Hypothetical cellular uptake of metals via interactions with the PrPC and Tf/TfR

Protein–Metal Interactions

Our longitudinal MR studies (Finkelstein et al. 2008; Fitsanakis et al. 2008; Zhang et al. 2009b) involving manipulation of both Mn and Fe suggest that there is either (1) differential competition between Mn and Fe for similar proteins or (2) differential expression of various metal transport proteins. In reality, it is likely a combination of the two. The data (Table 1), however, do provide insight as to predictions for putative concentrations of each metal competitively bound to a transport protein. Furthermore, the data from our model may be useful in suggesting concentrations of Mn or Fe that may be bound to a protein specific for a respective metal, or the metal in its unbound state.

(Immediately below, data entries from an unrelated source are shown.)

Background: an optimization exercise with open tools, aiming at small area. Do not read the settings as production practice.
Where RTL was checked, it was by simulation tests only, not by an equivalence proof against the original.
No activity file was given, so power comes from the tool's default toggle rates.

// Packet_Symbol_Width_adapter
module Packet_Symbol_Width_adapter #(
		parameter INPUT_SYMBOL_WIDTH  = 256,
		parameter OUTPUT_SYMBOL_WIDTH = 32
	) (
		input  wire        clock_clk,
		input  wire        reset_reset,
		output reg  [OUTPUT_SYMBOL_WIDTH-1:0] aso_out0_data,
		input  wire        aso_out0_ready,
		output wire        aso_out0_valid,
		output wire        aso_out0_endofpacket,
		output wire        aso_out0_startofpacket,
		input  wire [INPUT_SYMBOL_WIDTH-1:0] asi_in0_data,
		output wire        asi_in0_ready,
		input  wire        asi_in0_valid,
		input  wire        asi_in0_endofpacket,
		input  wire        asi_in0_startofpacket
	);
Size: roughly 300 I/O pins, ~0.0085 mm2 of cells after synthesis.
clock: 4.0 ns
lec_check: 0
cap_margin: 20
core_margin: 2
core_utilization: 70
place_density: 0.8
slew_margin: 20
standard.sh (not shown) runs the stock make flow with config.mk's settings and CLKGATE_MAP_FILE= SYNTH_SCRIPT=/design/flow/synth_recipe.tcl, a recipe that flattens the netlist after the stock synthesis.
==> flow/flow/run.sh <==
#!/bin/bash
# Standard ORFS layout, with the port buffers made from the smallest buffer
# and a clock tree of small buffers without dummy loads.
set -euo pipefail
bash standard.sh "BUFFER_PORTS_ARGS=-buffer_cell sky130_fd_sc_hd__buf_1" \
  "CTS_ARGS=-sink_clustering_enable -repair_clock_nets -dont_use_dummy_load -buf_list sky130_fd_sc_hd__clkbuf_8 -sink_clustering_size 20 -sink_clustering_max_diameter 50" \
  finish > standard.log 2>&1
The baseline finished clean.
Edit:
--- a/flow/flow/run.sh
+++ b/flow/flow/run.sh
@@ -6 +6 @@
-  "CTS_ARGS=-sink_clustering_enable -repair_clock_nets -dont_use_dummy_load -buf_list sky130_fd_sc_hd__clkbuf_8 -sink_clustering_size 20 -sink_clustering_max_diameter 50" \
+  "CTS_ARGS=-sink_clustering_enable -repair_clock_nets -dont_use_dummy_load -buf_list sky130_fd_sc_hd__clkbuf_4 -sink_clustering_size 12 -sink_clustering_max_diameter 45" \
Settings changed: CAP_MARGIN 20 to 0, SLEW_MARGIN 20 to 0.
The changed run produced a clean layout. Global-route usage barely changes. Wire length barely changes. Total power falls by 0.95%. Clock power drops by about 7%. Flip-flop and latch count is unchanged.

========
run 1:
Packet_Symbol_Width_adapter, a different RTL version from the one above (not shown whole).
Size in the first run: roughly 640 cells after synthesis, roughly 290 flip-flops, about 8900 µm² of cells after synthesis.
Design Packet_Symbol_Width_adapter, start of the top module:
module Packet_Symbol_Width_adapter #(
		parameter INPUT_SYMBOL_WIDTH  = 256,
		parameter OUTPUT_SYMBOL_WIDTH = 32
	) (
		input  wire        clock_clk,
		input  wire        reset_reset,
		output reg  [OUTPUT_SYMBOL_WIDTH-1:0] aso_out0_data,
		input  wire        aso_out0_ready,
		output wire        aso_out0_valid,
		output wire        aso_out0_endofpacket,
		output wire        aso_out0_startofpacket,
		input  wire [INPUT_SYMBOL_WIDTH-1:0] asi_in0_data,
		output wire        asi_in0_ready,
		input  wire        asi_in0_valid,
		input  wire        asi_in0_endofpacket,
		input  wire        asi_in0_startofpacket
	);
clock: 4.0 ns
lec_check: 0
cap_margin: 20
core_margin: 2
core_utilization: 40
place_density: 0.6
slew_margin: 20
==> flow/flow/run.sh <==
#!/bin/bash
# Standard ORFS layout, with the port buffers made from the smallest buffer
# and a clock tree of small buffers without dummy loads.
set -euo pipefail
bash standard.sh "BUFFER_PORTS_ARGS=-buffer_cell sky130_fd_sc_hd__buf_1" \
  "CTS_ARGS=-sink_clustering_enable -repair_clock_nets -dont_use_dummy_load -buf_list sky130_fd_sc_hd__clkbuf_16" \
  finish > standard.log 2>&1
diff inputs: run 1 => run 2
--- a/flow/flow/run.sh
+++ b/flow/flow/run.sh
@@ -5,3 +5,3 @@
 bash standard.sh "BUFFER_PORTS_ARGS=-buffer_cell sky130_fd_sc_hd__buf_1" \
-  "CTS_ARGS=-sink_clustering_enable -repair_clock_nets -dont_use_dummy_load -buf_list sky130_fd_sc_hd__clkbuf_16" \
+  "CTS_ARGS=-sink_clustering_enable -repair_clock_nets -dont_use_dummy_load -buf_list sky130_fd_sc_hd__clkbuf_4" \
   finish > standard.log 2>&1
Notes after the runs:
The maximum clock frequency of run 2 is lower than that of run 1.
Internal power summed over all cells on run 2 is ahead of run 1.
Area added between synthesis and finish on run 2 is down relative to run 1.
Going from run 1 to run 2, hold slack went down 0.11 ns; global-route usage picked up an extra 0.68 points.
Of run 2 and run 1, run 2 shows the higher wire length on met2, with run 1 below it.
Run 1 closes out successfully: all stages finished, all timing, DRC and antenna checks passed.
Run 2: all stages complete, timing, DRC and antenna checks passed
The following lists how run 3 was set up differently from run 2:
==> flow/flow/run.sh <==
#!/bin/bash
# Standard ORFS layout, with the port buffers made from the smallest buffer.
set -euo pipefail
bash standard.sh "BUFFER_PORTS_ARGS=-buffer_cell sky130_fd_sc_hd__buf_1" finish > standard.log 2>&1
--- outcome ---
- Peak supply drop: run 2 and run 3 compared, higher one is run 2
- Run 3: first-pass GRT wire length 540 µm below run 2
- Re cell depth of the worst flop-to-flop path: no difference whatsoever between run 3 and run 2.
- The higher share of cell area taken by multi-input logic gates of run 2 and run 3 is in run 2.
- Diff run 3..run 2 | maximum fanout encountered on the critical timing path | unchanged
- Compared with run 2, in run 3 clock period minus worst slack fell 0.10 ns, smallest setup slack after layout went up by 0.10 ns, number of buffers created by CTS lost 45, final instance area shows an increase of about 4%.
- As far as die area goes, run 3 and run 2 are indistinguishable; the numbers are identical.
- Between run 2 and run 3, sum of routed wire length over all layers is lower for run 3, run 2 comes in above that.
[inputs] run 4 vs run 3
==> flow/flow/run.sh <==
#!/bin/bash
# Standard ORFS layout, with the port buffers made from the smallest buffer
# and a clock tree of small buffers without dummy loads.
set -euo pipefail
bash standard.sh "BUFFER_PORTS_ARGS=-buffer_cell sky130_fd_sc_hd__buf_1" \
  "CTS_ARGS=-sink_clustering_enable -repair_clock_nets -dont_use_dummy_load -buf_list sky130_fd_sc_hd__clkbuf_8" \
  finish > standard.log 2>&1
Findings:
- Compared with run 3, in run 4 switching power lower; number of filler cells placed in the layout higher.
- As far as flip-flop and latch count goes, run 3 and run 4 are indistinguishable; the numbers are identical.
- The higher number of clock-tree buffers in the layout of run 3 and run 4 is in run 3.
- The fraction of area in clock buffers and inverters number comes out higher for run 3 vs run 4.
- The run showing the greater routed wirelength normalized by instance count is run 4.
- When run 4 is set beside run 3, its transition at the pin with the smallest max-transition slack turns out to be 0.011 ns smaller.
- Aggregate routed wire length (higher): run 4
- Looking at sequential share of layout area, run 4 sits 1.8 points above run 3.
- Summary of run 4 over run 3: part of the power in combinational logic saw an increase; clock power down 27%.
No run of this note included a check of the RTL's function; only the layout flow was run.

========
RTL: one of the versions met above, not the one the previous note started from.
Size in the first run: roughly 760 cells after synthesis, about 290 flip-flops.
==> flow/design.v (excerpt) <==
module Packet_Symbol_Width_adapter #(
		parameter INPUT_SYMBOL_WIDTH  = 256,
		parameter OUTPUT_SYMBOL_WIDTH = 32
	) (
		input  wire        clock_clk,
		input  wire        reset_reset,
		output reg  [OUTPUT_SYMBOL_WIDTH-1:0] aso_out0_data,
		input  wire        aso_out0_ready,
		output wire        aso_out0_valid,
		output wire        aso_out0_endofpacket,
		output wire        aso_out0_startofpacket,
		input  wire [INPUT_SYMBOL_WIDTH-1:0] asi_in0_data,
		output wire        asi_in0_ready,
		input  wire        asi_in0_valid,
		input  wire        asi_in0_endofpacket,
		input  wire        asi_in0_startofpacket
	);
==> flow/config.mk <==
export PLATFORM = sky130hd
export DESIGN_NAME = Packet_Symbol_Width_adapter
export DESIGN_NICKNAME = Packet_Symbol_Width_adapter
export VERILOG_FILES = /design/flow/design.v
export SDC_FILE = /design/flow/constraint.sdc
export NUM_CORES = 4
export LEC_CHECK = 0
export CAP_MARGIN = 20
export CORE_MARGIN = 2
export CORE_UTILIZATION = 70
export PLACE_DENSITY = 0.8
export SLEW_MARGIN = 20
==> flow/constraint.sdc <==
create_clock -name core_clock -period 4.0 [get_ports {clock_clk}]
set_input_delay 0.8000 -clock core_clock [delete_from_list [all_inputs] [get_ports {clock_clk}]]
set_output_delay 0.8000 -clock core_clock [all_outputs]
set_load 0.01 [all_outputs]
==> flow/flow/run.sh <==
#!/bin/bash
# Standard ORFS layout, with the port buffers made from the smallest buffer
# and a clock tree of small buffers without dummy loads.
set -euo pipefail
bash standard.sh "BUFFER_PORTS_ARGS=-buffer_cell sky130_fd_sc_hd__buf_1" \
  "CTS_ARGS=-sink_clustering_enable -repair_clock_nets -dont_use_dummy_load -buf_list sky130_fd_sc_hd__clkbuf_16 -sink_clustering_size 36 -sink_clustering_max_diameter 60" \
  finish > standard.log 2>&1
The first run finished clean.
Next try:
==> flow/flow/run.sh (replaced) <==
#!/bin/bash
# Standard ORFS layout, with the port buffers made from the smallest buffer
# and a clock tree of small buffers without dummy loads.
set -euo pipefail
bash standard.sh "BUFFER_PORTS_ARGS=-buffer_cell sky130_fd_sc_hd__buf_1" \
  "CTS_ARGS=-sink_clustering_enable -repair_clock_nets -dont_use_dummy_load -buf_list sky130_fd_sc_hd__clkbuf_4 -sink_clustering_size 11 -sink_clustering_max_diameter 55" \
  finish > standard.log 2>&1
Settings changed: CAP_MARGIN 20 to 0, SLEW_MARGIN 20 to 0.
Result: Design area is lower slightly; global-route usage is about the same; setup slack is worse by 170 ps; sequential power is about the same; first-iteration DRC count is lower slightly; total power is lower by a few percent; sequential share of layout area is higher by 0.65 points; final cell count is higher slightly; hold slack is worse by 160 ps; routed wire length is lower slightly; count of clock-buffer cells in the layout is higher by 17.
Next try:
Settings changed: CORE_UTILIZATION 70 to 80, PLACE_DENSITY 0.8 to 0.9.
Effect: Sequential share of layout area came out higher by 0.12 points; cell count came out lower by 1.2%; first-iteration DRC count came out higher by 60%; maximum frequency came out higher by 4.3%.
Next try:
Settings changed: CAP_MARGIN 0 to 20, CORE_UTILIZATION 80 to 70, PLACE_DENSITY 0.9 to 0.8, SLEW_MARGIN 0 to 20.
What happened: Via count fell by 14%. Setup slack gets worse by 130 ps. Final area is about the same.

========
Setup of xenon:
Packet_Symbol_Width_adapter, a different RTL version from the one above (not shown whole).
Size: about 760 cells after synthesis, roughly 300 flip-flops, about 300 I/O pins.
==> flow/config.mk <==
export PLATFORM = sky130hd
export DESIGN_NAME = Packet_Symbol_Width_adapter
export DESIGN_NICKNAME = Packet_Symbol_Width_adapter
export VERILOG_FILES = /design/flow/design.v
export SDC_FILE = /design/flow/constraint.sdc
export NUM_CORES = 4
export LEC_CHECK = 0
export CAP_MARGIN = 20
export CORE_MARGIN = 2
export CORE_UTILIZATION = 70
export PLACE_DENSITY = 0.8
export SLEW_MARGIN = 20
==> flow/constraint.sdc <==
create_clock -name core_clock -period 4.0 [get_ports {clock_clk}]
set_input_delay 0.8000 -clock core_clock [delete_from_list [all_inputs] [get_ports {clock_clk}]]
set_output_delay 0.8000 -clock core_clock [all_outputs]
set_load 0.01 [all_outputs]
==> flow/flow/run.sh <==
#!/bin/bash
# Standard ORFS layout, with the port buffers made from the smallest buffer
# and a clock tree of small buffers without dummy loads.
set -euo pipefail
bash standard.sh "BUFFER_PORTS_ARGS=-buffer_cell sky130_fd_sc_hd__buf_1" \
  "CTS_ARGS=-sink_clustering_enable -repair_clock_nets -dont_use_dummy_load -buf_list sky130_fd_sc_hd__clkbuf_4 -sink_clustering_size 12 -sink_clustering_max_diameter 60" \
  finish > standard.log 2>&1
The inputs of indigo differ from those of xenon as listed below.
Settings: a change of CORE_UTILIZATION from 70 to 40; a change of PLACE_DENSITY from 0.8 to 0.6.
Every stage of the flow completed for indigo, and the final layout passed the timing, design-rule and antenna checks. indigo ended with more relative contribution of the clock network to total power than xenon. On indigo: hold slack is 0.021 ns higher than what xenon gave. The internal cell power on xenon is in line with that on indigo. indigo ends up with lower global-route usage than xenon does. In indigo the sum of internal, switching and leakage power turned out about 0.9% higher than in xenon. xenon has lower setup slack at placement than indigo. Going from xenon to indigo, area added between synthesis and finish grows by 2.3 points. Die area (lower): xenon. Looking at end of the critical path, the aso_out0_valid result is from indigo; the aso_out0_startofpacket one comes from xenon. Cmp indigo vs xenon: clock latency at the later pin of the worst-skew pair higher in indigo. Measured against indigo, the total instance count after detailed placement of xenon comes out at 0.898 times the reference value.
Setup changes, indigo to garnet
Settings: changing CORE_UTILIZATION from 40 to 70; changing PLACE_DENSITY from 0.6 to 0.8.
==> flow/flow/run.sh <==
#!/bin/bash
# Standard ORFS layout, with the port buffers made from the smallest buffer
# and a clock tree of small buffers without dummy loads.
set -euo pipefail
bash standard.sh "BUFFER_PORTS_ARGS=-buffer_cell sky130_fd_sc_hd__buf_1" \
  "CTS_ARGS=-sink_clustering_enable -repair_clock_nets -dont_use_dummy_load -buf_list sky130_fd_sc_hd__clkbuf_4 -sink_clustering_size 10 -sink_clustering_max_diameter 50" \
  finish > standard.log 2>&1
Findings:
garnet: post-route total power is 0.64% higher than what indigo reported. Compared with indigo, in garnet part of the power in registers increased by 0.3 points relative to the old numbers, total via count after detailed routing increased by about 2.4% relative to the old numbers. Of the two values seen for end of the critical path, aso_out0_startofpacket was produced by garnet and aso_out0_valid by indigo. garnet went all the way through synthesis, placement and routing and the layout is clean on timing, DRC and antenna. Between garnet and indigo, it is garnet whose critical path depth is lower, by 1. Going from indigo to garnet, worst hold slack +0.028 ns; total power density per cell area higher.
Modified inputs, maple compared to garnet
Settings: swapping 70 for 40 in CORE_UTILIZATION; swapping 0.8 for 0.6 in PLACE_DENSITY.
==> comparison <==
- On maple: share of cell area taken by multi-input logic gates is 0.43 points lower than what garnet gave.
- Of garnet and maple, the run reporting the higher fraction of layout cells with a size suffix above 1 was maple.
- maple — cell area power density about 1.2% lower, garnet as reference
- Number of antenna violations at the first check in global routing, garnet and maple: lower on garnet
- maple: fraction of area in registers lower than garnet
- maple vs garnet, slowest cell on the critical path: dfstp_2 vs dfrtp_4
- Diff garnet -> maple: total length of routed wires rose 3.5%, net switching component of the power rose about 1.9%, relative area of non-clock buffer cells in the final design about even.
- Run comparison: garnet source of the critical timing path phase[3]; maple source of the critical timing path phase[1]
- Looking at number of buffers other than clock buffers in the final layout, maple sits 3 above garnet.
- When maple is measured against garnet, its global-route usage turns out 11 points lower.

========
The RTL this note starts from:
==> flow/design.v <==
`timescale 1 ps / 1 ps
module Packet_Symbol_Width_adapter #(
		parameter INPUT_SYMBOL_WIDTH  = 256,
		parameter OUTPUT_SYMBOL_WIDTH = 32
	) (
		input  wire        clock_clk,
		input  wire        reset_reset,
		output reg  [OUTPUT_SYMBOL_WIDTH-1:0] aso_out0_data,
		input  wire        aso_out0_ready,
		output wire        aso_out0_valid,
		output wire        aso_out0_endofpacket,
		output wire        aso_out0_startofpacket,
		input  wire [INPUT_SYMBOL_WIDTH-1:0] asi_in0_data,
		output wire        asi_in0_ready,
		input  wire        asi_in0_valid,
		input  wire        asi_in0_endofpacket,
		input  wire        asi_in0_startofpacket
	);
    localparam W = OUTPUT_SYMBOL_WIDTH;
    localparam N = INPUT_SYMBOL_WIDTH/OUTPUT_SYMBOL_WIDTH;
    reg        sh;
    reg        shn;      
    reg  [3:0] j;
    reg        last;     
    reg        first;    
    wire shift = sh;
    wire keep  = shn;
    wire hold  = ~(sh | (j[2] & ~j[3]));
    wire ready = ~sh & j[3];
    wire load  = asi_in0_valid & ready & (~j[2] | asi_in0_startofpacket);
    assign asi_in0_ready          = ready;
    assign aso_out0_valid         = sh ? (j[3] | j[0]) : ~j[3];
    assign aso_out0_startofpacket = first & sh & j[3] & ~j[2];
    assign aso_out0_endofpacket   = last & ~sh & ~j[3];
    wire [W-1:0] din [0:N-1];
    reg  [W-1:0] w   [0:N-1];
    genvar k;
    generate
        for (k = 0; k < N; k = k + 1) begin : g_word
            assign din[k] = asi_in0_data[INPUT_SYMBOL_WIDTH-1-k*W -: W];
            if (k == N-1) begin : g_tail
                always @(posedge clock_clk)
                    w[k] <= din[k];
            end else if (k % 2 == 0) begin : g_inv
                always @(posedge clock_clk)
                    w[k] <= ~((din[k] | {W{shift}}) & (w[k+1] | {W{keep}}));
            end else begin : g_true
                always @(posedge clock_clk)
                    w[k] <= ~((w[k+1] | {W{keep}}) & ~(din[k] & {W{hold}}));
            end
        end
    endgenerate
    always @(posedge clock_clk) begin
        if (ready) begin
            first <= j[2];
            last  <= ~j[2] & asi_in0_endofpacket;
        end
    end
    always @(posedge clock_clk) begin
        j[1] <= sh & j[2];
        j[0] <= sh & j[1];
    end
    always @(posedge clock_clk or posedge reset_reset) begin
        if (reset_reset) begin
            sh     <= 1'b0;
            shn    <= 1'b1;
            j[3:2] <= 2'b11;
        end
        else begin
            sh   <= load | (sh & (j[1] | ~j[0]));
            shn  <= ~(load | (sh & (j[1] | ~j[0])));
            j[3] <= ~(load | (sh & j[0]));
            j[2] <= ~load & (sh ? j[3] : (j[3] ? j[2] : last));
        end
    end
    always @(posedge clock_clk or posedge reset_reset) begin
        if (reset_reset) begin
            aso_out0_data <= 0;
        end
        else begin
            aso_out0_data <= ~((w[0] | {W{hold}}) & ~(aso_out0_data & {W{keep}}));
        end
    end
endmodule
clock: 4.0 ns
lec_check: 0
cap_margin: 0
core_margin: 2
core_utilization: 70
place_density: 0.9
slew_margin: 0
==> flow/flow/run.sh <==
#!/bin/bash
# Standard ORFS layout, with the port buffers made from the smallest buffer
# and a clock tree of small buffers without dummy loads.
set -euo pipefail
bash standard.sh "BUFFER_PORTS_ARGS=-buffer_cell sky130_fd_sc_hd__buf_1" \
  "CTS_ARGS=-sink_clustering_enable -repair_clock_nets -dont_use_dummy_load -buf_list sky130_fd_sc_hd__clkbuf_4 -sink_clustering_size 12 -sink_clustering_max_diameter 45" \
  finish > standard.log 2>&1
The starting point produced a clean layout.
Rerun with:
--- a/flow/flow/run.sh
+++ b/flow/flow/run.sh
@@ -6 +6 @@
-  "CTS_ARGS=-sink_clustering_enable -repair_clock_nets -dont_use_dummy_load -buf_list sky130_fd_sc_hd__clkbuf_4 -sink_clustering_size 12 -sink_clustering_max_diameter 45" \
+  "CTS_ARGS=-sink_clustering_enable -repair_clock_nets -dont_use_dummy_load -buf_list sky130_fd_sc_hd__clkbuf_4 -sink_clustering_size 12 -sink_clustering_max_diameter 30" \
--- a/flow/config.mk
+++ b/flow/config.mk
@@ -11 +11 @@
-export PLACE_DENSITY = 0.9
+export PLACE_DENSITY = 0.8
Effect:
- The new run finished with timing, DRC and antenna clean
- worst hold slack gets better by 0.012 ns
- clock-buffer cell count grows by 10
- die area is unchanged
- global-route usage shrinks by 0.93 points
- design area grows by about 0.7%
- sequential share of layout area shrinks by 0.46 points
- combinational power shrinks by about 3%
- core utilization grows by 0.61 points
- wire length shrinks by 3.3%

Close examination of the results suggests that for most brain regions, Mn treatment, regardless of the dietary Fe levels, should lead to an increase in brain Mn levels bound to competitive and shared Fe binding sites. Should this hold, the amount of Fe bound to these competitive sites would also significantly decrease. Interestingly, the amount of Fe in other forms (i.e., bound to non-competitive, Fe-specific proteins) also decreases. On the one hand, this could suggest that Mn successfully out-competes Fe for these common Fe-binding sites. These data may also point to the exquisite role Fe plays in regulating proteins that also bind Mn. The latter hypothesis is supported by research related to the importance of the Fe responsive element and Fe regulatory protein pathways (Muckenthaler et al. 2008).

Conclusions

Scientists have identified many proteins involved in the up-take, storage, regulation, and efflux of transition metals, particularly Fe and Mn. In order to understand the primary role of these metals in various organisms, many studies, including those from our lab, have examined biological consequences of altering only Fe or Mn. Questions related to the specific protein(s) involved in the disruption of metal homeostasis, however, were beyond the scope of our non-invasive imaging studies. As we and others have demonstrated, the transport and regulation of these metals appears to be intimately intertwined. It is also likely that manipulation of a single metal will lead to disruption of numerous other metals (Garcia et al. 2006; Liu et al. 2001; Malhotra et al. 1984; Sakai et al. 2004). Thus, knowledge of metal metabolism, regulation, and toxicity will be greatly improved as distribution and accumulation patterns of multiple metals, as well as the binding status of multiple transport proteins, are examined in future studies.